| Stored items |
`src/rtl/mdio_master.sv`:
```
`default_nettype none
// +----------------------------------------------------------------------------+
// | Module      : mdio_master                                                  |
// | Description : Command-driven IEEE 802.3 MDIO management master. Each       |
// |               accepted command produces one management frame (optional     |
// |               preamble, 32-bit frame, released idle tail) and one          |
// |               response pulse. MDC is derived from clk by a fixed divider.  |
// | Optional    : define MDIO_CL45_EN to enable clause-45 framing (ST=00,      |
// |               raw OP) when cmd_cl45=1; otherwise cmd_cl45 is ignored.      |
// | Revision    : 1.0 - initial release                                        |
// +----------------------------------------------------------------------------+
// Parameters
//   DIV           MDC half-period in clk cycles (2..255); MDC period = 2*DIV
//   PREAMBLE_LEN  preamble '1' bits before ST (0..63), 0 suppresses preamble
//   IDLE_BITS     released MDC periods after each frame (1..7)
// Ports
//   clk, rst                 system clock, synchronous active-high reset
//   cmd_valid / cmd_ready    command handshake (ready only while idle)
//   cmd_op, cmd_cl45         OP field (cmd_op[1]=1 -> read), clause-45 select
//   cmd_phy, cmd_reg         PHYAD/PRTAD, REGAD/DEVAD
//   cmd_wdata                write data / clause-45 address
//   rsp_valid                one-cycle pulse at the end of every frame
//   rsp_rdata, rsp_err       read data and missing-PHY flag (read frames only)
//   busy                     high from command accept until rsp_valid
//   mdc, mdio_o, mdio_oe     management clock and split tristate MDIO output
//   mdio_i                   MDIO pad input (asynchronous)
module mdio_master #(
   parameter int DIV          = 32,
   parameter int PREAMBLE_LEN = 32,
   parameter int IDLE_BITS    = 1
) (
   input  logic        clk,
   input  logic        rst,
   input  logic        cmd_valid,
   output logic        cmd_ready,
   input  logic [1:0]  cmd_op,
   input  logic        cmd_cl45,
   input  logic [4:0]  cmd_phy,
   input  logic [4:0]  cmd_reg,
   input  logic [15:0] cmd_wdata,
   output logic        rsp_valid,
   output logic [15:0] rsp_rdata,
   output logic        rsp_err,
   output logic        busy,
   output logic        mdc,
   output logic        mdio_o,
   output logic        mdio_oe,
   input  logic        mdio_i
);

   typedef enum logic [1:0] {
      ST_IDLE  = 2'd0,
      ST_PRE   = 2'd1,
      ST_FRAME = 2'd2,
      ST_TAIL  = 2'd3
   } state_t;

   localparam logic [7:0] c_div_last  = 8'(DIV - 1);
   localparam logic [5:0] c_pre_last  = 6'(PREAMBLE_LEN - 1);
   localparam logic [5:0] c_tail_last = 6'(IDLE_BITS - 1);

   state_t       state_q, state_d;
   logic [7:0]   div_q, div_d;
   logic         phase_q, phase_d;
   logic [5:0]   cnt_q, cnt_d;
   logic [31:0]  shreg_q, shreg_d;
   logic         rd_op_q, rd_op_d;
   logic [15:0]  rd_q, rd_d;
   logic         err_q, err_d;
   logic         cmd_ready_q, cmd_ready_d;
   logic         busy_q, busy_d;
   logic         rsp_valid_q, rsp_valid_d;
   logic [15:0]  rsp_rdata_q, rsp_rdata_d;
   logic         rsp_err_q, rsp_err_d;
   logic         mdio_o_q, mdio_o_d;
   logic         mdio_oe_q, mdio_oe_d;
   logic         sync1_q, sync2_q;

   logic [1:0]   w_st;
   logic [1:0]   w_ta;
   logic [31:0]  w_frame;
   logic         w_div_wrap;
   logic         w_bit_end;

`ifdef MDIO_CL45_EN
   assign w_st = cmd_cl45 ? 2'b00 : 2'b01;
`else
   logic w_unused_cl45;
   assign w_unused_cl45 = cmd_cl45;
   assign w_st          = 2'b01;
`endif

   // TA bits of a read frame are never driven; the value only fills the slot.
   assign w_ta    = cmd_op[1] ? 2'b11 : 2'b10;
   assign w_frame = {w_st, cmd_op, cmd_phy, cmd_reg, w_ta, cmd_wdata};

   assign w_div_wrap = (div_q == c_div_last);
   // Last clk cycle of the MDC high phase: sample point and end of the bit.
   assign w_bit_end  = phase_q && w_div_wrap;

   always_comb begin
      state_d     = state_q;
      div_d       = div_q;
      phase_d     = phase_q;
      cnt_d       = cnt_q;
      shreg_d     = shreg_q;
      rd_op_d     = rd_op_q;
      rd_d        = rd_q;
      err_d       = err_q;
      cmd_ready_d = cmd_ready_q;
      busy_d      = busy_q;
      rsp_valid_d = 1'b0;
      rsp_rdata_d = rsp_rdata_q;
      rsp_err_d   = rsp_err_q;
      mdio_o_d    = mdio_o_q;
      mdio_oe_d   = mdio_oe_q;

      // MDC divider only runs while a frame is in progress.
      if (state_q != ST_IDLE) begin
         div_d = w_div_wrap ? 8'd0 : div_q + 8'd1;
         if (w_div_wrap) begin
            phase_d = ~phase_q;
         end
      end

      case (state_q)
         ST_IDLE: begin
            div_d     = 8'd0;
            phase_d   = 1'b0;
            mdio_oe_d = 1'b0;
            mdio_o_d  = 1'b1;
            if (cmd_valid && cmd_ready_q) begin
               shreg_d     = w_frame;
               rd_op_d     = cmd_op[1];
               rd_d        = 16'd0;
               err_d       = 1'b0;
               cnt_d       = 6'd0;
               cmd_ready_d = 1'b0;
               busy_d      = 1'b1;
               mdio_oe_d   = 1'b1;
               if (PREAMBLE_LEN == 0) begin
                  state_d  = ST_FRAME;
                  mdio_o_d = w_frame[31];
               end else begin
                  state_d  = ST_PRE;
                  mdio_o_d = 1'b1;
               end
            end
         end

         ST_PRE: begin
            if (w_bit_end) begin
               if (cnt_q == c_pre_last) begin
                  state_d  = ST_FRAME;
                  cnt_d    = 6'd0;
                  mdio_o_d = shreg_q[31];
               end else begin
                  cnt_d = cnt_q + 6'd1;
               end
            end
         end

         ST_FRAME: begin
            if (w_bit_end) begin
               // Bit 15 is the second TA bit: a present PHY pulls it low.
               if (rd_op_q && (cnt_q == 6'd15)) begin
                  err_d = sync2_q;
               end
               if (rd_op_q && (cnt_q >= 6'd16)) begin
                  rd_d = {rd_q[14:0], sync2_q};
               end
               shreg_d = {shreg_q[30:0], 1'b1};
               if (cnt_q == 6'd31) begin
                  state_d   = ST_TAIL;
                  cnt_d     = 6'd0;
                  mdio_oe_d = 1'b0;
                  mdio_o_d  = 1'b1;
               end else begin
                  cnt_d = cnt_q + 6'd1;
                  // Reads release the line from the first TA bit onwards.
                  if (rd_op_q && (cnt_q >= 6'd13)) begin
                     mdio_oe_d = 1'b0;
                     mdio_o_d  = 1'b1;
                  end else begin
                     mdio_oe_d = 1'b1;
                     mdio_o_d  = shreg_q[30];
                  end
               end
            end
         end

         ST_TAIL: begin
            if (w_bit_end) begin
               if (cnt_q == c_tail_last) begin
                  state_d     = ST_IDLE;
                  cnt_d       = 6'd0;
                  rsp_valid_d = 1'b1;
                  cmd_ready_d = 1'b1;
                  busy_d      = 1'b0;
                  rsp_err_d   = rd_op_q && err_q;
                  if (rd_op_q) begin
                     rsp_rdata_d = rd_q;
                  end
               end else begin
                  cnt_d = cnt_q + 6'd1;
               end
            end
         end

         default: begin
            state_d = ST_IDLE;
         end
      endcase
   end

   always_ff @(posedge clk) begin
      if (rst) begin
         state_q     <= ST_IDLE;
         div_q       <= 8'd0;
         phase_q     <= 1'b0;
         cnt_q       <= 6'd0;
         shreg_q     <= 32'd0;
         rd_op_q     <= 1'b0;
         rd_q        <= 16'd0;
         err_q       <= 1'b0;
         cmd_ready_q <= 1'b1;
         busy_q      <= 1'b0;
         rsp_valid_q <= 1'b0;
         rsp_rdata_q <= 16'd0;
         rsp_err_q   <= 1'b0;
         mdio_o_q    <= 1'b1;
         mdio_oe_q   <= 1'b0;
         sync1_q     <= 1'b1;
         sync2_q     <= 1'b1;
      end else begin
         state_q     <= state_d;
         div_q       <= div_d;
         phase_q     <= phase_d;
         cnt_q       <= cnt_d;
         shreg_q     <= shreg_d;
         rd_op_q     <= rd_op_d;
         rd_q        <= rd_d;
         err_q       <= err_d;
         cmd_ready_q <= cmd_ready_d;
         busy_q      <= busy_d;
         rsp_valid_q <= rsp_valid_d;
         rsp_rdata_q <= rsp_rdata_d;
         rsp_err_q   <= rsp_err_d;
         mdio_o_q    <= mdio_o_d;
         mdio_oe_q   <= mdio_oe_d;
         sync1_q     <= mdio_i;
         sync2_q     <= sync1_q;
      end
   end

   assign cmd_ready = cmd_ready_q;
   assign busy      = busy_q;
   assign rsp_valid = rsp_valid_q;
   assign rsp_rdata = rsp_rdata_q;
   assign rsp_err   = rsp_err_q;
   assign mdc       = phase_q;
   assign mdio_o    = mdio_o_q;
   assign mdio_oe   = mdio_oe_q;

endmodule
`default_nettype wire

```
`config.mk`:
```
export PLATFORM = sky130hd
export DESIGN_NAME = mdio_master
export DESIGN_NICKNAME = d
export VERILOG_FILES = /design/src/rtl/mdio_master.sv
export SDC_FILE = /design/constraint.sdc
export NUM_CORES = 1
export LEC_CHECK = 0
export ABC_AREA = 1
export BUFFER_PORTS_ARGS = -buffer_cell sky130_fd_sc_hd__buf_2
export CAP_MARGIN = 20
export CELL_PAD_IN_SITES_DETAIL_PLACEMENT = 1
export CELL_PAD_IN_SITES_GLOBAL_PLACEMENT = 1
export CORE_MARGIN = 2
export CORE_UTILIZATION = 25
export DETAILED_ROUTE_END_ITERATION = 12
export MAX_ROUTING_LAYER = met4
export PLACE_DENSITY = 0.5
export SLEW_MARGIN = 5
export SYNTH_ARGS = -nofsm -noshare
export SYNTH_HDL_FRONTEND = slang
export SYNTH_SLANG_ARGS = --single-unit
```
`constraint.sdc`:
```
create_clock -name clk -period 2 [get_ports clk]
set_input_delay 0.2 -clock clk [delete_from_list [all_inputs] [get_ports clk]]
set_output_delay 0.2 -clock clk [all_outputs]
set_load 0.01 [all_outputs]
```
* After elaboration in Yosys (flattened, before gate mapping) *
Index checks and enable logic that the tools add are counted.

cells by class
  add/subtract/negate cells = 2
  $lt $le $gt $ge = 2
  eq/ne operators = 16
  muxes and demuxes = 46
  bitwise logic cells = 3
  reduce and logical (&&, ||, !) cells = 27

operators with widths
  kind                                                               count
  2-to-1 mux 32 bit                                                  2
  case mux 32 bit (2 select lines)                                   1
  2-to-1 mux 16 bit                                                  3
  case mux 16 bit (2 select lines)                                   1
  2-to-1 mux 6 bit                                                   5
  AND reduction 4 bit                                                5
  2-to-1 mux 1 bit                                                   19
  inequality test 2 bit, second input constant                       9
  case mux 6 bit (3 select lines)                                    1
  2-to-1 mux 2 bit                                                   7
  AND reduction 3 bit                                                3
  adder 8 x 1 -> 8 bit, second input constant                        1
  equality test 8 x 5 -> 1 bit, second input constant                1
  2-to-1 mux 8 bit                                                   1
  case mux 1 bit (2 select lines)                                    4
  case mux 2 bit (4 select lines)                                    1
  AND reduction 7 bit                                                1
  adder 6 x 1 -> 6 bit, second input constant                        1
  equality test 6 x 4 -> 1 bit, second input constant                1
  equality test 6 x 5 -> 1 bit, second input constant                1
  greater-or-equal comparator 6 x 4 -> 1 bit, second input constant  1
  greater-or-equal comparator 6 x 5 -> 1 bit, second input constant  1
  logical AND 1 bit                                                  6
  logical NOT 6 bit                                                  1
  other kinds (11)                                                   19

word-level totals
  register bits after elaboration = 91

* Longest topological paths before layout *
Gate-level depths: netlist of run 1.

  depth after elaboration = 6
  gate-level depth with buffers = 10

* Least setup slack after synthesis of run 1 *
Ideal clock, no wire load.

  path kind = reg2reg
  start = register state_q[0]
  end = register state_q[1]
  arrival = 1532 ps
  required time = 1885 ps
  slack = 353 ps
  stages on the path, launching flop included = 9
  path buffers = 2
  path through = dfxtp_1 > inv_1 > ha_1 > buf_4 > buf_2 > o31ai_1 > nand3_1 > nand2_1 > nor2_1

on the way
  cells in the longest elaborated chain, start to end = 3
  elaborated cells on any way between the ends = 13
  those cells by class = 10 x eq/ne; 1 x mux; 2 x reduce/logical

RTL lines
  what                                         line  text
  from (decl)                                  62    state_t state_q, state_d;
  from (signal assigned)                       236   state_q <= state_d;
  equality test 2 bit (tied with other cells)  126   case (state_q)
  inequality test 2 bit (no line)              -
  AND reduction 7 bit (no line)                -

Parallel ways exist; a longest one is shown, timed or not.
A chain may end at the register's enable or synchronous reset.

* Worst setup path after layout of run 1 *
  start = register div_q[0]
  end = register shreg_q[0]

on the way
  cells in the longest elaborated chain, start to end = 4

RTL lines
  what                             line  text
  from (decl)                      63    logic [7:0] div_q, div_d;
  from (signal assigned)           237   div_q <= div_d;
  equality test 8 x 5 -> 1 bit     97    assign w_div_wrap = (div_q == c_div_last);
  logical AND 1 bit                99    assign w_bit_end = phase_q && w_div_wrap;
  inequality test 2 bit (no line)  -
  AND reduction 3 bit (no line)    -
  to (signal assigned)             240   shreg_q <= shreg_d;
  to (decl)                        66    logic [31:0] shreg_q, shreg_d;

Every way passes these cells.

==> out/summary.txt, run 1 <==
Final WL: 11.81 mm
CTS tree: yes
Syn_area_per_cell: 6.568 µm²
Leading area contributor after synthesis: dfxtp_1
Count leader, synth: nand2_1
Final #Nets: 772
Crit-path cells: ha_1 > nand2_1 > nor2_4 > nand4_4 > nand2_4 > nand2_4 > clkinv_2 > buf_4 > nand2_1 > nand2_1 > nor2_1
Type of origin of the critical path: flop
Die height: 137.0 µm
Post-synthesis cell count: 673
Filler Cells Inserted: 2216
CTS clk-pin slew, worst paths: 0.07 ns
CP required: 2.25 ns
CP bufs+invs: 2
Max Clock Freq: 557.6 MHz
Antenna-violating nets left: 0
Num CTS Buffers: 9
Antenna diodes: 0
Share of layout cells above drive strength 1: 15.01%
Setup WS pre-CTS: 0.02544 ns
Clock Skew: 0.006748 ns
Sequential fraction of the synthesis area: 41.21%
1st-iter DRT viols: 172
Internal Pwr Total: 4301 µW
Min Tclk post-route: 1.793 ns
DR pass1 iterations: 4
Synth Net Count: 717
Port bufs: 54
Die ar.: 18760 µm²
Initial Util: 25.56%
Sw Share: 39.06%
I/O Pins: 56
Arrival time at the worst endpoint: 2.04 ns
Clock share of power: 25.3%
Final setup fails: 0
Worst rel slew slack: 66.42%
Clk buf depth: 2
Grt total ovfl: 0
Yosys warns: 0
DR vias/cell: 4.301
Max VDD drop: 0.0004408 V
Number of synthesized flops with an enable pin: 0
Largest net degree at the start of global routing: 46
Cell Area, Synth: 4420 µm²
Crit Path Max Fanout: 14
Area grow syn2layout: 20.89%
Min-Delay Path Class: in -> reg
First-pass GRT wire length: 19.87 mm
Ys flop type: dfxtp_1
Synth top area share: 41.21%
Non-Filler Instances: 958
Die Wd: 137.0 µm
Leakage: 0.002605 µW
Flops & latches, synth: 91
Slowest CP cell: dfxtp_1
Site Rows: 48
PD cells: 1321 nW/µm²
Max_cap viols: 0
Core Box Area: 17300 µm²
Setup tns final: 0 ns
Fin crit share: 89.67%
Hold Buf Count CTS: 0
Final HPWL DP: 8.104 mm
Max-slew violations: 0
CTS root buf: clkbuf_16
RD Place Congestion: 0.8422
Post-synth top cells: nand2_1, nor2_1, dfxtp_1, inv_1, o21ai_0
Total vias in the final route: 4120
Delay-heaviest family, CP: simple AND/OR/NAND/NOR gates
Setup CP Type: reg -> reg
Slew @ Worst Pin: 0.4995 ns
Tot GR Track Use: 13.69%
Hold violation count in the final report: 0
CP most frequent cell: nand2_1
Clock sink count: 91
Placed insts: 939
Synth area leaders: dfxtp_1, nand2_1, nor2_1
Clock latency on the worst-skew pair: 0.35 ns
Reg power frac: 38.4%
Combinational Power Share: 36.3%
Async set-reset flop share out of synthesis: 0%
Yosys cell types: 33
DRC violations left: 0
Slowest cell delay on critical path: 0.37 ns
Setup WS post-layout: 0.2066 ns
RSZ-0062 raised after global routing: no
Initial antenna violation count: 0
CTS HTree Levels: 3
Vias in the first global route: 4171
Critical Path End Type: flop
Status: finished, final reports clean
Wire length per cell: 12.33 µm
Sw power: 2756 µW
worst register-to-register path, cell delays in order (launching register included):
cell and delay, ns:
dfxtp_1 0.37, ha_1 0.18, nand2_1 0.10, nor2_4 0.16
nand4_4 0.17, nand2_4 0.18, nand2_4 0.09, clkinv_2 0.07
buf_4 0.20, nand2_1 0.07, nand2_1 0.06, nor2_1 0.04
cells by family after synthesis:
family	after synthesis	share of synthesized area [%]
simple gates	395	36.43
buf+inv	99	9.935
flops	91	41.21
compound gates	74	8.718
fa+ha+maj	11	3.113
xor+xnor	3	0.5945
sequential cells by signal, indices dropped and copies added (netlist names), 2 cells and up:
register   count
shreg_q       32
rsp_rdata     16
div_q          8
cnt_q          6
state_q        2
rd_q          16
cells in the final DEF, fill, tap and decap left out, drive strengths merged:
cell type	netlist	final
a21oi	33	33
a221oi	1	1
buf	18	73
bufinv	0	1
clkbuf	12	9
clkinv	1	1
clkinvlp	0	3
dfxtp	91	91
ha	11	11
inv	68	71
nand2	211	211
nand3	21	22
nand3b	1	1
nand4	9	9
nor2	149	149
nor3	1	1
nor3b	1	1
o211ai	1	1
o21ai	37	37
o21bai	1	1
o31ai	1	1
or2	2	2
xor2	3	3
power by group through the flow:
| stage | Combinational, µW | Clock, µW | Sequential (µW) |
|---|---|---|---|
| after floorplan | 1900 | 0 | 2670 |
| after global placement | 2430 | 0 | 2740 |
| after detailed placement | 2510 | 0 | 2750 |
| after CTS | 2520 | 1870 | 2720 |
| after global routing | 3020 | 1940 | 2800 |
| final | 2560 | 1790 | 2710 |
path summary, 6_finish.rpt:
kind	startpoint	endpoint	slack, ns	depth (start not counted)
max reg2reg	div_q[0]	shreg_q[0]	0.21	11
max	div_q[0]	shreg_q[0]	0.21	11
min	mdio_i	sync1_q	0.04	2
min reg2reg	sync1_q	sync2_q	0.43	1
stage by stage:
stage	area, µm²	hold slack [ns]	utilization (%)	total power, µW
final	5344	0.03838	30.90	7057
after global routing	5344	0.02771	30.90	7768
after CTS	5283	0.02081	30.54	7108
after detailed placement	4974	0.3910	28.75	5262
after global placement	4974	0.4084	28.75	5168
after floorplan	4420	0.3038	-	4562
final cells by class:
type,count,area (µm²),share of cell area (%)
Multi-Input combinational cell,484,2205,41.25
Inverter,69,260.3,4.870
Tap cell,225,281.5,5.268
Clock inverter,7,83.83,1.569
Clock buffer,9,225.2,4.214
Timing Repair Buffer,73,466.7,8.733
Sequential cell,91,1822,34.09
layer usage:
layer	track usage (%)	share of wire, %	vias to the layer above	routed length, µm
met4	5.155	1.7	0	197
met3	2.407	2.8	14	335
met1	17.39	51	1888	6028
met2	21.70	44	49	5248
li1	-	-	2169	-
met5	-	0	-	0
timing repair:
item | in CTS | in global routing
setup endpoints to repair | 0 | 47
setup buffers | 0 | 2
hold endpoints to repair | 0 | 0
gates resized for setup | 0 | 6
Note: power is estimated with default switching activity, not from simulation.
==> run 2: changes to the inputs <==
- CORE_MARGIN: 2 -> default
- CORE_UTILIZATION: 25 -> 32
- PLACE_DENSITY: 0.5 -> 0.62
==> out/summary.txt, run 2 (synthesis results as in run 1) <==
Final #Nets: 778
Largest net degree at the start of global routing: 35
FF-to-FF setup slack: 0.17 ns
Final HPWL DP: 7.769 mm
CTS tree: yes
Clock sink count: 91
CTS HTree Levels: 3
Die Wd: 119.5 µm
Critical Path End Type: flop
Largest Register: shreg_q
Clock latency on the worst-skew pair: 0.35 ns
Reg-to-reg startpoint: state_q[0]
Port bufs: 54
Leakage: 0.002626 µW
Initial Util: 33.12%
Max_cap viols: 0
DRC violations left: 0
Total Power: 7112 µW
Min-Delay Path Class: in -> reg
RD Place Congestion: 0.8158
Grt total ovfl: 0
Area grow syn2layout: 20.29%
Final WL: 11.38 mm
DR vias/cell: 4.584
FF-to-FF End: cnt_q[2]
Vias in the first global route: 4086
Setup WS post-layout: 0.1690 ns
Status: finished, final reports clean
Wire length per cell: 12.44 µm
Tot GR Track Use: 17.05%
Worst Hold Launch: mdio_i
First-pass GRT wire length: 18.91 mm
DR pass1 iterations: 4
Type of origin of the critical path: flop
Total vias in the final route: 4194
Site Rows: 42
Filler Cells Inserted: 1748
Commonest non-fill, non-tap cell in the layout: nand2_1
Share of layout cells above drive strength 1: 16.24%
FF-to-FF path depth: 10
Clock Skew: 0.009556 ns
Die ar.: 14290 µm²
Fin crit share: 91.55%
Clk buf depth: 2
Final setup fails: 0
Crit Path Max Fanout: 5
Die height: 119.5 µm
Min Tclk post-route: 1.831 ns
RSZ-0062 raised after global routing: no
Max-slew violations: 0
Core Box Area: 13350 µm²
Num CTS Buffers: 9
Most frequent cells in the layout: nand2_1, nor2_1, dfxtp_1
Worst setup path startpoint: state_q[0]
Worst rel slew slack: 76.17%
Max Clock Freq: 546.2 MHz
Antenna diodes: 0
CP required: 2.25 ns
Initial antenna violation count: 0
Hold Buf Count CTS: 0
PD cells: 1337 nW/µm²
I/O Pins: 56
Max VDD drop: 0.0004759 V
Max reg flops: 32
Antenna-violating nets left: 0
Setup CP Type: reg -> reg
Slew @ Worst Pin: 0.3553 ns
1st-iter DRT viols: 159
CTS root buf: clkbuf_16
Setup WS pre-CTS: -0.01322 ns
Hold violation count in the final report: 0
CTS clk-pin slew, worst paths: 0.07 ns
Arrival time at the worst endpoint: 2.08 ns
Worst setup path end: cnt_q[2]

| ABOUT THIS TASK |
What lines in the entries contain "above"? Report each one by copying it.

| SOLUTION TO THE EXERCISE |
Share of layout cells above drive strength 1: 15.01%
layer	track usage (%)	share of wire, %	vias to the layer above	routed length, µm
Share of layout cells above drive strength 1: 16.24%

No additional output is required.